The Final Wish
Directed by Timothy Woodward Jr
Written by Jeffrey Reddick, William Halfon, Jonathan Doyle
Starring Lin Shaye, Tony Todd, Michael Welch
Be careful what you wish for, because you may just get it. It's a bit of a cliche that's seen a lot of horror through nicely. From stories like "The Monkey's Paw" to movies like "Wishmaster," the notion of wishes that don't come true how you intend is familiar and more than a little scary to anyone who's ever wished for cash only to find their parents died and left them a bundle. That's basically the stance behind "The Final Wish," which gives us some fairly big-name figures in the horror market and lets them play with a fairly old concept.
"The Final Wish" follows Aaron Hammond, whose father recently died. No, he didn't die as the result of Aaron's wish and leave a bundle of cash behind, resulting in the double-edged wish in question. Instead, what his father left behind was Aaron and his mother, Kate, who now sorely needs her son's help as she's having a tough time getting along without her now-deceased husband. Aaron returns home to care for mom, and in the process, discovers an urn in his father's old belongings. The urn has some kind of otherworldly ability to grant wishes, but the granted wishes come at a price. As Aaron goes along, he discovers that that price may prove much higher than he expected.
Sounds familiar? Sure it does. There's no crime in pointing that out, because "The Final Wish" is going to run along some fairly standard lines. And yes, this did spend just a little time in theaters, though not so many of them that this can be much more than direct-to-video.
However, it's pretty high-end direct-to-video, which is exciting in and of itself. "The Final Wish" has a positively lovely aesthetic to it; there are lots of blues and blacks here that make the film look dark, but you'll regularly spot some firespots of color--a candle here, a tinge of red in a sunset there--that contrast wonderfully. I don't usually bring this kind of thing up, because I don't have much cause to, but "The Final Wish" really does look amazing in some spots. It actually has a pretty similar look to "Insidious" in a lot of points, which is actually ironic as that's another Lin Shaye movie.

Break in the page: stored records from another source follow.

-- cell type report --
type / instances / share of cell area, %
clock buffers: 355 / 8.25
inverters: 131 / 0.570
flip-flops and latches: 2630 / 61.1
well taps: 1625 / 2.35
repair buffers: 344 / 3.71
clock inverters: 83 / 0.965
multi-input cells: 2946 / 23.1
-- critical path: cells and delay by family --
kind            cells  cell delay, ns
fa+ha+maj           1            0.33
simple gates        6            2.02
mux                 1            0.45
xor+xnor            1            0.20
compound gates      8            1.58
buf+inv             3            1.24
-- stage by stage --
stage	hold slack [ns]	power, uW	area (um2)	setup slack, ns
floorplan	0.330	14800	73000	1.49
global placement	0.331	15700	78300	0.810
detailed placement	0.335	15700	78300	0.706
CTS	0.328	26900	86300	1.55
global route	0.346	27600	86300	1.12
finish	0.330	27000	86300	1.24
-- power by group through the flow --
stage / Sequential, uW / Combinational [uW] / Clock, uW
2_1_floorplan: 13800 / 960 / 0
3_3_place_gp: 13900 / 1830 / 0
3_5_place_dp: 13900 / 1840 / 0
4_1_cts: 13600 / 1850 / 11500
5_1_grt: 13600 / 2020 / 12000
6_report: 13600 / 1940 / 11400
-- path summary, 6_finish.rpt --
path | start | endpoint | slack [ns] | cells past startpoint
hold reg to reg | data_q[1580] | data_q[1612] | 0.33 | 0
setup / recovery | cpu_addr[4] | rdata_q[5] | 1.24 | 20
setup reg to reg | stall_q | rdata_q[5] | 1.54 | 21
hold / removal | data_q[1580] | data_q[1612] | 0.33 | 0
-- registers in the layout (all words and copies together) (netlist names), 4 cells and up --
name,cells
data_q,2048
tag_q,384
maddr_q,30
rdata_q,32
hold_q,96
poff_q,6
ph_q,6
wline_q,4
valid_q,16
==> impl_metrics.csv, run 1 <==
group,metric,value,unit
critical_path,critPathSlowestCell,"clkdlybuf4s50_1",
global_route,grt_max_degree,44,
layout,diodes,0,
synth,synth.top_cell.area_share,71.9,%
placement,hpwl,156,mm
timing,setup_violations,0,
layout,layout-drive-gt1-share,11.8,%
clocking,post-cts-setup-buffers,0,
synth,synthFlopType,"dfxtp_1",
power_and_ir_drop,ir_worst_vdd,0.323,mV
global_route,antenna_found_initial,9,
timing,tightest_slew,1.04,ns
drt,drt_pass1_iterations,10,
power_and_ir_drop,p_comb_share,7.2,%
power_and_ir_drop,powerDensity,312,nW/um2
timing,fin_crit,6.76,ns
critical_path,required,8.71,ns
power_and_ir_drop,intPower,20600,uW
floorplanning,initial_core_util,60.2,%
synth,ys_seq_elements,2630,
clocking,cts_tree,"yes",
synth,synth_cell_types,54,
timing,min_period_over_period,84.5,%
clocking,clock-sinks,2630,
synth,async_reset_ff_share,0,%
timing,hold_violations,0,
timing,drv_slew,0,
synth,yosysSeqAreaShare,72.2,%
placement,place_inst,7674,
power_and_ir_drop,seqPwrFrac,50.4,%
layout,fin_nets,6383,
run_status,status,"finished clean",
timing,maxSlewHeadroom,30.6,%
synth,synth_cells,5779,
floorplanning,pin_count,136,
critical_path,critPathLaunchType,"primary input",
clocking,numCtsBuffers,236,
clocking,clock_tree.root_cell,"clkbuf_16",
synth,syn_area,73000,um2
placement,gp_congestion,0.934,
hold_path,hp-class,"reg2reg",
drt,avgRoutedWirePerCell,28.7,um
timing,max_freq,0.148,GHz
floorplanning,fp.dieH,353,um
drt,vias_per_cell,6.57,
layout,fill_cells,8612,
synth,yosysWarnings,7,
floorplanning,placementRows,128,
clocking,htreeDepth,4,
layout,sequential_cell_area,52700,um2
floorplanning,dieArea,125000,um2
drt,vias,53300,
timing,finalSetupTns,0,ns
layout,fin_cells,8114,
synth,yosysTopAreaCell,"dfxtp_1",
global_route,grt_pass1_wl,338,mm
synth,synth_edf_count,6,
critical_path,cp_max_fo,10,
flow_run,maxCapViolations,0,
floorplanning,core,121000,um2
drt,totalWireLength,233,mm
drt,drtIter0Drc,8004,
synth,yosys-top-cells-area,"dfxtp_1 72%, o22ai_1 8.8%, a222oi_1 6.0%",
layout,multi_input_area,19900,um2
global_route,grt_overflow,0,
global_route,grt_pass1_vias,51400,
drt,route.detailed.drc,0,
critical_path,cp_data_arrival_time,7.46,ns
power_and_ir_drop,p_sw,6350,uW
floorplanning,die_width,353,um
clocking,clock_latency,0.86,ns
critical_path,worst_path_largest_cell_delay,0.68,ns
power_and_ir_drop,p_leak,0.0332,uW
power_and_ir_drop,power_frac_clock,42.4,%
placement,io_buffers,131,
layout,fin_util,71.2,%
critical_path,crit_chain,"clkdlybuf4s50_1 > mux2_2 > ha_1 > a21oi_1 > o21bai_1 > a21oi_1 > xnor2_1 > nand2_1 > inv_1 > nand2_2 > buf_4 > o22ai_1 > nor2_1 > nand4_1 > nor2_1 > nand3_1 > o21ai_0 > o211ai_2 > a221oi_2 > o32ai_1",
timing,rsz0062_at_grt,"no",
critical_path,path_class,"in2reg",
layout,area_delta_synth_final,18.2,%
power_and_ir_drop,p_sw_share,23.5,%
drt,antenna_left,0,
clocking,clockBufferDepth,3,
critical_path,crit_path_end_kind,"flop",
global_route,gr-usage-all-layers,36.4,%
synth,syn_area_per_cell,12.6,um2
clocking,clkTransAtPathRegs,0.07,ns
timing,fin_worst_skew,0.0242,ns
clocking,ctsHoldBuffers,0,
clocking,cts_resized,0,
What follows belongs to an exercise in optimizing a design on an open flow for a short achievable clock period and few clock cycles; a production flow would make more cautious choices. Only simulation tests tie the RTL to the original design; equivalence was not proved. Power figures rest on the tool's default switching activity, not on a simulated workload.

<file path="design/flow/run.sh">
#!/bin/bash
# synth_recipe.tcl (not shown) runs the flow's synth.tcl, then flattens the netlist and writes it again
# the make line also repeats each setting of config.mk as NAME=value (left out here)
make -C /OpenROAD-flow-scripts/flow DESIGN_CONFIG=/design/flow/config.mk WORK_HOME=/design/flow/orfs CLKGATE_MAP_FILE= SYNTH_SCRIPT=/design/flow/synth_recipe.tcl finish
</file>
This design comes from an exercise in tuning for small area, a short achievable clock period and few clock cycles per item on the open sky130 flow, not from production work.
Only simulation tests tie the RTL to the original design; equivalence was not proved.

==> inputs of willow <==
// matvec3
module matvec3 (
    input  logic                     clk,
    input  logic                     reset,
    input  logic                     input_valid,
    output logic                     input_ready,
    input  matvec_dims_pkg::sample_t input_data,
    output logic                     output_valid,
    input  logic                     output_ready,
    output matvec_dims_pkg::acc_t    output_data
);
==> module matvec3, before the edit <==
module matvec3 (
    input  logic                     clk,
    input  logic                     reset,
    input  logic                     input_valid,
    output logic                     input_ready,
    input  matvec_dims_pkg::sample_t input_data,
    output logic                     output_valid,
    input  logic                     output_ready,
    output matvec_dims_pkg::acc_t    output_data
);
    typedef matvec_dims_pkg::sample_t sample_t;
    typedef matvec_dims_pkg::acc_t    acc_t;
    logic        in_fire;
    logic        wr_v;           
    logic [3:0]  wr_i;           
    sample_t     wr_d;
    logic [3:0]  lp;             
    logic        ahead;          
    logic [1:0]  cr, ck;         
    logic [2:0]  xv;             
    logic        ready_q;
    sample_t     w_slot [0:8];
    sample_t     x_slot [0:2];
    sample_t     a_q;            
    logic [6:0]  one_q, two_q, neg_q;    
    logic        m_v, m_first, m_last;
    acc_t        acc_s, acc_c;   
    acc_t        sum_s, sum_c;
    logic        acc_done;       
    acc_t        out_q;
    logic        out_v;
    logic        issue;
    logic        transfer;
    assign input_ready  = ready_q;
    assign output_valid = out_v;
    assign output_data  = out_q;
    assign in_fire  = input_valid && ready_q;
    assign transfer = acc_done && !out_v;
    assign issue    = xv[ck] && ((ck != 2'd0) || !out_v);
    logic [3:0] lp_n;
    logic       ahead_n;
    logic [1:0] cr_n, ck_n;
    logic [3:0] cp_n;
    logic       lp_wrap, cp_wrap;
    always_comb begin
        lp_wrap = in_fire && (lp == 4'd11);
        cp_wrap = issue && (cr == 2'd2) && (ck == 2'd2);
        lp_n    = in_fire ? (lp_wrap ? 4'd0 : lp + 4'd1) : lp;
        ahead_n = lp_wrap ? 1'b1 : (cp_wrap ? 1'b0 : ahead);
        cr_n    = cr;
        ck_n    = ck;
        if (issue) begin
            if (ck == 2'd2) begin
                ck_n = 2'd0;
                cr_n = (cr == 2'd2) ? 2'd0 : cr + 2'd1;
            end else begin
                ck_n = ck + 2'd1;
            end
        end
        cp_n = {cr_n, 2'b00} - {2'b00, cr_n} + {2'b00, ck_n};    
    end
    always_ff @(posedge clk) begin
        if (reset) begin
            wr_v     <= 1'b0;
            lp       <= '0;
            ahead    <= 1'b0;
            cr       <= '0;
            ck       <= '0;
            xv       <= '0;
            ready_q  <= 1'b1;
            m_v      <= 1'b0;
            acc_done <= 1'b0;
            out_v    <= 1'b0;
        end else begin
            wr_v  <= in_fire;
            lp    <= lp_n;
            ahead <= ahead_n;
            cr    <= cr_n;
            ck    <= ck_n;
            for (int k = 0; k < 3; k++) begin
                if (wr_v && wr_i == 4'(9 + k))
                    xv[k] <= 1'b1;
                else if (issue && cr == 2'd2 && ck == 2'(k))
                    xv[k] <= 1'b0;
            end
            if (!ahead_n)
                ready_q <= 1'b1;
            else if (lp_n < 4'd9)
                ready_q <= (cp_n > lp_n);
            else
                ready_q <= (cp_n > lp_n - 4'd3);
            m_v <= issue;
            if (m_v && m_last)
                acc_done <= 1'b1;
            else if (transfer)
                acc_done <= 1'b0;
            if (transfer)
                out_v <= 1'b1;
            else if (output_ready)
                out_v <= 1'b0;
        end
    end
    always_ff @(posedge clk) begin
        wr_i <= lp;
        wr_d <= input_data;
        for (int j = 0; j < 9; j++)
            if (wr_v && wr_i == 4'(j)) w_slot[j] <= wr_d;
        for (int k = 0; k < 3; k++)
            if (wr_v && wr_i == 4'(9 + k)) x_slot[k] <= wr_d;
        a_q <= w_slot[{cr, 2'b00} - {2'b00, cr} + {2'b00, ck}];
        for (int i = 0; i < 7; i++) begin
            one_q[i] <= issue && (x_op[2*i] ^ x_lo[i]);
            two_q[i] <= issue && ((x_op[2*i+1] && !x_op[2*i] && !x_lo[i]) ||
                                  (!x_op[2*i+1] && x_op[2*i] && x_lo[i]));
            neg_q[i] <= issue && x_op[2*i+1];
        end
        m_first <= issue && (ck == 2'd0);
        m_last  <= issue && (ck == 2'd2);
        acc_s <= sum_s;
        acc_c <= sum_c;
        if (transfer)
            out_q <= acc_s + acc_c;
    end
    sample_t    x_op;
    logic [6:0] x_lo;            
    assign x_op = x_slot[ck];
    assign x_lo = {x_op[11], x_op[9], x_op[7], x_op[5], x_op[3], x_op[1], 1'b0};
    mac_unit mac_unit_i (
        .a     (a_q),
        .one   (one_q),
        .two   (two_q),
        .neg   (neg_q),
        .v     (m_v),
        .acc_s (m_first ? acc_t'(28'h0004000) : acc_s),
        .acc_c (m_first ? acc_t'(0) : acc_c),
        .s     (sum_s),
        .c     (sum_c)
    );
endmodule
Settings: LEC_CHECK=0, CAP_MARGIN=20, CORE_MARGIN=2, CORE_UTILIZATION=40, SLEW_MARGIN=20; clock period 8.5 ns.
run.sh (not shown) runs the stock make flow with config.mk's settings and CLKGATE_MAP_FILE= SYNTH_SCRIPT=/design/flow/synth_recipe.tcl, a recipe that flattens the netlist after the stock synthesis.
==> inputs of delta, as changes to willow <==
--- a/flow/design.v
+++ b/flow/design.v
@@ -844,16 +844,13 @@
     typedef matvec_dims_pkg::sample_t sample_t;
     typedef matvec_dims_pkg::acc_t    acc_t;
-    logic        in_fire;
-    logic        wr_v;           
-    logic [3:0]  wr_i;           
-    sample_t     wr_d;
+    logic [3:0]  ph;
+    sample_t     ring [0:11];
     logic [3:0]  lp;             
     logic        ahead;          
     logic [1:0]  cr, ck;         
+    logic [3:0]  cp;             
+    logic        due;            
     logic [2:0]  xv;             
     logic        ready_q;
-    sample_t     w_slot [0:8];
-    sample_t     x_slot [0:2];
-    sample_t     a_q;            
     logic [6:0]  one_q, two_q, neg_q;    
     logic        m_v, m_first, m_last;
@@ -863,4 +860,5 @@
     acc_t        out_q;
     logic        out_v;
+    logic        in_fire;
     logic        issue;
     logic        transfer;
@@ -870,34 +868,43 @@
     assign in_fire  = input_valid && ready_q;
     assign transfer = acc_done && !out_v;
-    assign issue    = xv[ck] && ((ck != 2'd0) || !out_v);
-    logic [3:0] lp_n;
-    logic       ahead_n;
-    logic [1:0] cr_n, ck_n;
-    logic [3:0] cp_n;
-    logic       lp_wrap, cp_wrap;
+    assign issue = due && xv[ck] && ((ck != 2'd0) || !out_v);
+    logic [3:0] ph_n;
+    logic [1:0] cr_i, ck_i;
+    logic [3:0] cp_i;
+    logic       last_p;          
+    logic [3:0] lp_inc;
+    logic       due_i, due_ni;
+    logic       rdy_f_i, rdy_f_ni, rdy_nf_i, rdy_nf_ni;
+    function automatic logic slot_free(input logic ahd, input logic [3:0] w, input logic [3:0] c);
+        if (!ahd)
+            slot_free = 1'b1;
+        else if (w < 4'd9)
+            slot_free = (c > w);
+        else
+            slot_free = (c > w - 4'd3);
+    endfunction
     always_comb begin
-        lp_wrap = in_fire && (lp == 4'd11);
-        cp_wrap = issue && (cr == 2'd2) && (ck == 2'd2);
-        lp_n    = in_fire ? (lp_wrap ? 4'd0 : lp + 4'd1) : lp;
-        ahead_n = lp_wrap ? 1'b1 : (cp_wrap ? 1'b0 : ahead);
-        cr_n    = cr;
-        ck_n    = ck;
-        if (issue) begin
-            if (ck == 2'd2) begin
-                ck_n = 2'd0;
-                cr_n = (cr == 2'd2) ? 2'd0 : cr + 2'd1;
-            end else begin
-                ck_n = ck + 2'd1;
-            end
-        end
-        cp_n = {cr_n, 2'b00} - {2'b00, cr_n} + {2'b00, ck_n};    
+        ph_n   = (ph == 4'd11) ? 4'd0 : ph + 4'd1;
+        last_p = (cp == 4'd8);
+        cp_i   = last_p ? 4'd0 : cp + 4'd1;
+        ck_i   = (ck == 2'd2) ? 2'd0 : ck + 2'd1;
+        cr_i   = (ck != 2'd2) ? cr : ((cr == 2'd2) ? 2'd0 : cr + 2'd1);
+        due_i  = !last_p;
+        due_ni = (ph == ((cp >= 4'd3) ? cp - 4'd3 : cp + 4'd9));
+        lp_inc = (lp == 4'd11) ? 4'd0 : lp + 4'd1;
+        rdy_f_i   = slot_free((lp == 4'd11) ? 1'b1 : (last_p ? 1'b0 : ahead), lp_inc, cp_i);
+        rdy_f_ni  = slot_free((lp == 4'd11) ? 1'b1 : ahead, lp_inc, cp);
+        rdy_nf_i  = (ph_n == lp) && slot_free(last_p ? 1'b0 : ahead, lp, cp_i);
+        rdy_nf_ni = (ph_n == lp) && slot_free(ahead, lp, cp);
     end
     always_ff @(posedge clk) begin
         if (reset) begin
-            wr_v     <= 1'b0;
+            ph       <= 4'd0;
             lp       <= '0;
             ahead    <= 1'b0;
             cr       <= '0;
             ck       <= '0;
+            cp       <= '0;
+            due      <= 1'b0;
             xv       <= '0;
             ready_q  <= 1'b1;
@@ -906,21 +913,27 @@
             out_v    <= 1'b0;
         end else begin
-            wr_v  <= in_fire;
-            lp    <= lp_n;
-            ahead <= ahead_n;
-            cr    <= cr_n;
-            ck    <= ck_n;
+            ph <= ph_n;
+            if (in_fire) begin
+                lp <= lp_inc;
+                ready_q <= issue ? rdy_f_i : rdy_f_ni;
+            end else begin
+                ready_q <= issue ? rdy_nf_i : rdy_nf_ni;
+            end
+            if (in_fire && lp == 4'd11)
+                ahead <= 1'b1;
+            else if (issue && last_p)
+                ahead <= 1'b0;
+            if (issue) begin
+                cr <= cr_i;
+                ck <= ck_i;
+                cp <= cp_i;
+            end
+            due <= issue ? due_i : due_ni;
             for (int k = 0; k < 3; k++) begin
-                if (wr_v && wr_i == 4'(9 + k))
+                if (in_fire && ph == 4'(9 + k))
                     xv[k] <= 1'b1;
                 else if (issue && cr == 2'd2 && ck == 2'(k))
                     xv[k] <= 1'b0;
             end
-            if (!ahead_n)
-                ready_q <= 1'b1;
-            else if (lp_n < 4'd9)
-                ready_q <= (cp_n > lp_n);
-            else
-                ready_q <= (cp_n > lp_n - 4'd3);
             m_v <= issue;
             if (m_v && m_last)
@@ -934,12 +947,18 @@
         end
     end
+    sample_t    x_op;
+    logic [6:0] x_lo;            
+    always_comb begin
+        case (cr)
+            2'd0:    x_op = ring[0];
+            2'd1:    x_op = ring[3];
+            default: x_op = ring[6];
+        endcase
+    end
+    assign x_lo = {x_op[11], x_op[9], x_op[7], x_op[5], x_op[3], x_op[1], 1'b0};
     always_ff @(posedge clk) begin
-        wr_i <= lp;
-        wr_d <= input_data;
-        for (int j = 0; j < 9; j++)
-            if (wr_v && wr_i == 4'(j)) w_slot[j] <= wr_d;
-        for (int k = 0; k < 3; k++)
-            if (wr_v && wr_i == 4'(9 + k)) x_slot[k] <= wr_d;
-        a_q <= w_slot[{cr, 2'b00} - {2'b00, cr} + {2'b00, ck}];
+        ring[0] <= in_fire ? input_data : ring[11];
+        for (int i = 1; i < 12; i++)
+            ring[i] <= ring[i-1];
         for (int i = 0; i < 7; i++) begin
             one_q[i] <= issue && (x_op[2*i] ^ x_lo[i]);
@@ -955,10 +974,6 @@
             out_q <= acc_s + acc_c;
     end
-    sample_t    x_op;
-    logic [6:0] x_lo;            
-    assign x_op = x_slot[ck];
-    assign x_lo = {x_op[11], x_op[9], x_op[7], x_op[5], x_op[3], x_op[1], 1'b0};
     mac_unit mac_unit_i (
-        .a     (a_q),
+        .a     (ring[10]),
         .one   (one_q),
         .two   (two_q),
--- a/flow/config.mk
+++ b/flow/config.mk
@@ -9,3 +9,7 @@
 export CORE_MARGIN = 2
 export CORE_UTILIZATION = 40
+export CTS_BUF_LIST = sky130_fd_sc_hd__clkbuf_8
+export CTS_CLUSTER_DIAMETER = 60
+export CTS_CLUSTER_SIZE = 20
+export SETUP_SLACK_MARGIN = 5
 export SLEW_MARGIN = 20
==> inputs of sierra, as changes to willow <==
--- a/flow/design.v
+++ b/flow/design.v
@@ -846,14 +846,13 @@
     logic        in_fire;
     logic        wr_v;           
-    logic [3:0]  wr_i;           
     sample_t     wr_d;
+    logic [3:0]  ph;
+    sample_t     ring [0:11];
     logic [3:0]  lp;             
     logic        ahead;          
     logic [1:0]  cr, ck;         
+    logic [3:0]  cp;             
     logic [2:0]  xv;             
     logic        ready_q;
-    sample_t     w_slot [0:8];
-    sample_t     x_slot [0:2];
-    sample_t     a_q;            
     logic [6:0]  one_q, two_q, neg_q;    
     logic        m_v, m_first, m_last;
@@ -870,18 +869,30 @@
     assign in_fire  = input_valid && ready_q;
     assign transfer = acc_done && !out_v;
-    assign issue    = xv[ck] && ((ck != 2'd0) || !out_v);
-    logic [3:0] lp_n;
-    logic       ahead_n;
+    logic [3:0] ph_issue;
+    assign ph_issue = (cp >= 4'd2) ? cp - 4'd2 : cp + 4'd10;
+    assign issue = (ph == ph_issue) && xv[ck] && ((ck != 2'd0) || !out_v);
+    logic [3:0] ph_n;
     logic [1:0] cr_n, ck_n;
     logic [3:0] cp_n;
-    logic       lp_wrap, cp_wrap;
+    logic       cp_wrap;
+    logic [3:0] lp_inc;
+    logic       ahead_f, ahead_nf;
+    logic       rdy_f, rdy_nf;
+    function automatic logic slot_free(input logic ahd, input logic [3:0] w, input logic [3:0] c);
+        if (!ahd)
+            slot_free = 1'b1;
+        else if (w < 4'd9)
+            slot_free = (c > w);
+        else
+            slot_free = (c > w - 4'd3);
+    endfunction
     always_comb begin
-        lp_wrap = in_fire && (lp == 4'd11);
-        cp_wrap = issue && (cr == 2'd2) && (ck == 2'd2);
-        lp_n    = in_fire ? (lp_wrap ? 4'd0 : lp + 4'd1) : lp;
-        ahead_n = lp_wrap ? 1'b1 : (cp_wrap ? 1'b0 : ahead);
+        ph_n    = (ph == 4'd11) ? 4'd0 : ph + 4'd1;
+        cp_wrap = issue && (cp == 4'd8);
         cr_n    = cr;
         ck_n    = ck;
+        cp_n    = cp;
         if (issue) begin
+            cp_n = cp_wrap ? 4'd0 : cp + 4'd1;
             if (ck == 2'd2) begin
                 ck_n = 2'd0;
@@ -891,13 +902,19 @@
             end
         end
-        cp_n = {cr_n, 2'b00} - {2'b00, cr_n} + {2'b00, ck_n};    
+        lp_inc   = (lp == 4'd11) ? 4'd0 : lp + 4'd1;
+        ahead_f  = (lp == 4'd11) ? 1'b1 : (cp_wrap ? 1'b0 : ahead);
+        ahead_nf = cp_wrap ? 1'b0 : ahead;
+        rdy_f    = slot_free(ahead_f, lp_inc, cp_n);                          
+        rdy_nf   = (ph_n == ((lp == 4'd0) ? 4'd11 : lp - 4'd1)) && slot_free(ahead_nf, lp, cp_n);
     end
     always_ff @(posedge clk) begin
         if (reset) begin
             wr_v     <= 1'b0;
+            ph       <= 4'd11;
             lp       <= '0;
             ahead    <= 1'b0;
             cr       <= '0;
             ck       <= '0;
+            cp       <= '0;
             xv       <= '0;
             ready_q  <= 1'b1;
@@ -906,21 +923,18 @@
             out_v    <= 1'b0;
         end else begin
-            wr_v  <= in_fire;
-            lp    <= lp_n;
-            ahead <= ahead_n;
-            cr    <= cr_n;
-            ck    <= ck_n;
+            wr_v    <= in_fire;
+            ph      <= ph_n;
+            lp      <= in_fire ? lp_inc : lp;
+            ahead   <= in_fire ? ahead_f : ahead_nf;
+            ready_q <= in_fire ? rdy_f : rdy_nf;
+            cr      <= cr_n;
+            ck      <= ck_n;
+            cp      <= cp_n;
             for (int k = 0; k < 3; k++) begin
-                if (wr_v && wr_i == 4'(9 + k))
+                if (wr_v && ph == 4'(9 + k))
                     xv[k] <= 1'b1;
                 else if (issue && cr == 2'd2 && ck == 2'(k))
                     xv[k] <= 1'b0;
             end
-            if (!ahead_n)
-                ready_q <= 1'b1;
-            else if (lp_n < 4'd9)
-                ready_q <= (cp_n > lp_n);
-            else
-                ready_q <= (cp_n > lp_n - 4'd3);
             m_v <= issue;
             if (m_v && m_last)
@@ -934,12 +948,19 @@
         end
     end
+    sample_t    x_op;
+    logic [6:0] x_lo;            
+    always_comb begin
+        case (cr)
+            2'd0:    x_op = ring[0];
+            2'd1:    x_op = ring[3];
+            default: x_op = ring[6];
+        endcase
+    end
+    assign x_lo = {x_op[11], x_op[9], x_op[7], x_op[5], x_op[3], x_op[1], 1'b0};
     always_ff @(posedge clk) begin
-        wr_i <= lp;
-        wr_d <= input_data;
-        for (int j = 0; j < 9; j++)
-            if (wr_v && wr_i == 4'(j)) w_slot[j] <= wr_d;
-        for (int k = 0; k < 3; k++)
-            if (wr_v && wr_i == 4'(9 + k)) x_slot[k] <= wr_d;
-        a_q <= w_slot[{cr, 2'b00} - {2'b00, cr} + {2'b00, ck}];
+        wr_d    <= input_data;
+        ring[0] <= wr_v ? wr_d : ring[11];
+        for (int i = 1; i < 12; i++)
+            ring[i] <= ring[i-1];
         for (int i = 0; i < 7; i++) begin
             one_q[i] <= issue && (x_op[2*i] ^ x_lo[i]);
@@ -955,10 +976,6 @@
             out_q <= acc_s + acc_c;
     end
-    sample_t    x_op;
-    logic [6:0] x_lo;            
-    assign x_op = x_slot[ck];
-    assign x_lo = {x_op[11], x_op[9], x_op[7], x_op[5], x_op[3], x_op[1], 1'b0};
     mac_unit mac_unit_i (
-        .a     (a_q),
+        .a     (ring[10]),
         .one   (one_q),
         .two   (two_q),
--- a/flow/config.mk
+++ b/flow/config.mk
@@ -9,3 +9,4 @@
 export CORE_MARGIN = 2
 export CORE_UTILIZATION = 40
+export SETUP_SLACK_MARGIN = 5
 export SLEW_MARGIN = 20
==> results.sh <==
export IMPL_grtUsageMet2=0.248
export IMPL_fin_worst_skew_ns=0.0642
export IMPL_status="complete, no violations"
export IMPL_grt_pass1_wl_mm=49.0
export IMPL_min_period_ns=3.40
export IMPL_regArea_mm2=0.00631
export IMPL_std_cell_rows=70
export IMPL_vias_per_cell=4.99
export IMPL_dpl_cell_area_mm2=0.0157
export IMPL_clk_pin_slew_worst_paths_ns=0.12
That was delta.
==> results.sh <==
export IMPL_status="complete, no violations"
export IMPL_regArea_mm2=0.00845
export IMPL_min_period_ns=4.07
export IMPL_fin_worst_skew_ns=0.0267
export IMPL_std_cell_rows=76
export IMPL_clk_pin_slew_worst_paths_ns=0.07
export IMPL_vias_per_cell=5.05
That was willow.
==> results.sh <==
export IMPL_grtUsageMet2=0.247
export IMPL_dpl_cell_area_mm2=0.0158
export IMPL_std_cell_rows=70
export IMPL_fin_worst_skew_ns=0.0125
export IMPL_grt_pass1_wl_mm=49.5
export IMPL_min_period_ns=3.36
export IMPL_status="complete, no violations"
export IMPL_vias_per_cell=4.98
export IMPL_regArea_mm2=0.00658
That was sierra.
Testbench counts of willow, summed over its fixed seeds: cycles 4,696, jobs 384.
Testbench counts of delta, summed over its fixed seeds: cycles 4,688, jobs 384.
Testbench counts of sierra, summed over its fixed seeds: cycles 4,696, jobs 384.

[afterwards: timing with drivers on the ports]
In the flow no input, the clock included, has a driving cell. The finished layouts below were timed again as built, in two steps.
Step 1: set_driving_cell puts a clkbuf_16 on clk and a buf_2 on each other input, an assumption about the parent block.
Step 2 adds t to the input delays and takes it off the output delays; t is the mean of the earliest and latest rising clock arrival at the registers after step 1. Input paths then give back, and output paths get back, about the clock's delay inside the block.
a / b / c = no drivers / after step 1 / after step 2; a / b = the first two.
run | shift t [ns] | setup slack, ns | hold slack, ns | worst setup path after step 2
willow | 0.597 | 4.427 / 4.457 / 3.860 | 0.386 / 0.386 / 0.386 | input to register
delta | 0.613 | 5.095 / 5.095 / 4.724 | 0.321 / 0.321 / 0.321 | input to register
sierra | 0.564 | 5.142 / 5.124 / 5.035 | 0.319 / 0.319 / 0.319 | input to register
After both steps every run listed still meets setup and hold. For willow, which loses most, drivers alone change the setup slack by +0.030 ns; drivers and shift together by -0.567 ns.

But enough about the look! How does the damn thing WATCH? Well, it spends a lot of its time being foreboding, especially in the early going. Variants on the phrase "ominous music" cropped up on the subtitles a lot more often than it probably should have. But it does a wonderful job of being creepy as Aaron's wishes are all fulfilled and often in the strangest way. It also throws in a few nice shocks throughout, which is good for horror; too much creepy and not enough shock can make for a thin, anemic mix. This would do well to put a few more shocks in, but it does at least try to keep the meat in the broth, so to speak.
The ending isn't exactly what you'd expect--frankly, "Wishmaster" went a long way toward showing how you address a case like this, by using your last wish to create a time paradox where you never found the thing in question-- but it does the job. It's also a bit of a downer, which does suck.
Special features include English subtitles, a behind the scenes featurette, a question-and-answer segment from Screamfest, and a trailer for "The Final Wish."
All in all, "The Final Wish" takes some really impressive tropes and runs with them like no tomorrow. It's what "Wishmaster" might have been if it was a little lighter on the quips and boasted a much darker outcome. Still, it's not half bad, and it's got the look of a champion to it. If you don't mind a horror movie with a depressing ending--which, let's face it, has been a lot of them lately--you'll do just fine here.